Deficiency of vitamin K

Human intake of vitamin K comes from two main sources - human diets and synthesis from intestinal bacteria. The dietary essentiality of vitamin K was discovered as the result of a series of experiments carried out by the Danish nutritional bio9chemcist Henrik Dam (1895 – 1976), working at the University of Copenhagen.

Vitamin K deficiency is rare among humans and most other animal species. This is due to the wide occurrence of vitamin K in plant and animal foods and to the significant microbial synthesis of the vitamin that occurs in the intestines. Vitamin K deficiencies can be caused by a variety of factors. These include:

 *Not consuming enough vitamin K from one's diet can contribute to a deficiency. Dietary vitamin K is highest in leafy green vegetables such as lettuce, kale, broccoli and collard greens.

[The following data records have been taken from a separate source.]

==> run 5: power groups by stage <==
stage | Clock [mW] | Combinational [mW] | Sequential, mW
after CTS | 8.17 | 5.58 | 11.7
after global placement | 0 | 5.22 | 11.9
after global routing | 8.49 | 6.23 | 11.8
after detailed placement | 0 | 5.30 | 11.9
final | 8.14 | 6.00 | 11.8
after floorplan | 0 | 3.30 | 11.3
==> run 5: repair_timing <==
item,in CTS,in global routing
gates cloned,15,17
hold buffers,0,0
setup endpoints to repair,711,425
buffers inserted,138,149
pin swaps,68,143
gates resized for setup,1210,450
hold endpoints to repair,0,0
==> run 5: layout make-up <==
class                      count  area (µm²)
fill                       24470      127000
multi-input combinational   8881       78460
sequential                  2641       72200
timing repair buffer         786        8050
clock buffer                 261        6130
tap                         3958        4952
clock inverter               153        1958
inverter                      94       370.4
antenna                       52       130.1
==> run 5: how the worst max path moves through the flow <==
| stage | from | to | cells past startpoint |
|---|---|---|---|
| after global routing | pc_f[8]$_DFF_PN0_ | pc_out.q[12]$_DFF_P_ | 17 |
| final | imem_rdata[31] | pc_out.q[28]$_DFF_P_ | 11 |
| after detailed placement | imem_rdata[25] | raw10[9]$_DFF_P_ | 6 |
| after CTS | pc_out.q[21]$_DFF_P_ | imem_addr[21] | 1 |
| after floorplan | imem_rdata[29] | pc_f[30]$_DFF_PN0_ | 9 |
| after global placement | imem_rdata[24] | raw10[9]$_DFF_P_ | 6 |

*A diet with high intakes of salicylates can block vitamin K. Salicylates are found in foods such as nuts, fruits, spices and mints. Aspirin is a salicylate. Blocking vitamin K is why aspirin can "thin" the blood - it basically keeps blood from coagulating. This is why too much aspirin can cause stomach and intestinal bleeding.
*Antibiotics can cause bleeding problems from vitamin K deficiencies. Antibiotics drugs can virtually sterilize the lumen of the intestine, thus removing an important source of vitamin K. Prior to surgery, a patient’s vitamin K status is often tested to assess the risk hemorrhaging because antibiotics are frequently part of the treatment regimen.

*Candida (systemic yeast) infections have been linked to vitamin K deficiencies. An overgrowth of Candida albicans or other kinds of yeast can crowd out the helpful bacteria in the digestive tract that make vitamin K. People who eat a lot of sugary foods, an unusually high proportion of alkaline foods and/or take antibiotics tend to be at high risk for Candida infections.

*The vitamin is lipid soluble and is absorbed primarily in the small intestine. A healthy patient usually has a 30-day body store. Vitamin K deficiency occurs with anatomic lesions that bypass the small intestine, malabsorption, intrahepatic or biliary obstruction, hepatic disease, and rarely with inadequate intake.

*Megadoses of vitamins A and E counteract the actions of vitamin K. Vitamin A appears to hamper intestinal absorption of vitamin K and excess vitamin E seems to decrease the vitamin K dependent clotting factor, thus promoting bleeding.

*A variety of antibiotics interferes with intestinal bacteria growth and can impair vitamin K synthesize or interferes with intracellular role of vitamin K.

*The most common cause of fully functional vitamin K deficiency is the therapeutic use of oral anticoagulant drugs of the coumarin family, such as warfarin. Warfarin blocks the action of vitamin K. In turn, vitamin K blocks the action of anticoagulants. That could block blood vessels leading to the heart or brain.

*The bacteria that synthesize vitamin K thrive in an acidic digestive environment. Antacids, if taken in sufficient quantity, may cause a vitamin K deficiency, as well as irritable bowel syndrome and various nutritional deficiencies, because they neutralize the hydrochloric acid in a person's stomach. Hydrochloric acid is needed to digest food and create the acidic environment in which the beneficial bacteria thrive.

*Vitamin K is furnished by dietary intake of plant foods and synthesis by intestinal flora. Some drugs disrupt vitamin K’s synthesis and action in the body: antibiotics kill the vitamin K-producing bacteria in the intestine, and anticoagulant drugs interfere with vitamin K metabolism and activity. When vitamin K deficiency does occur, it can be fatal.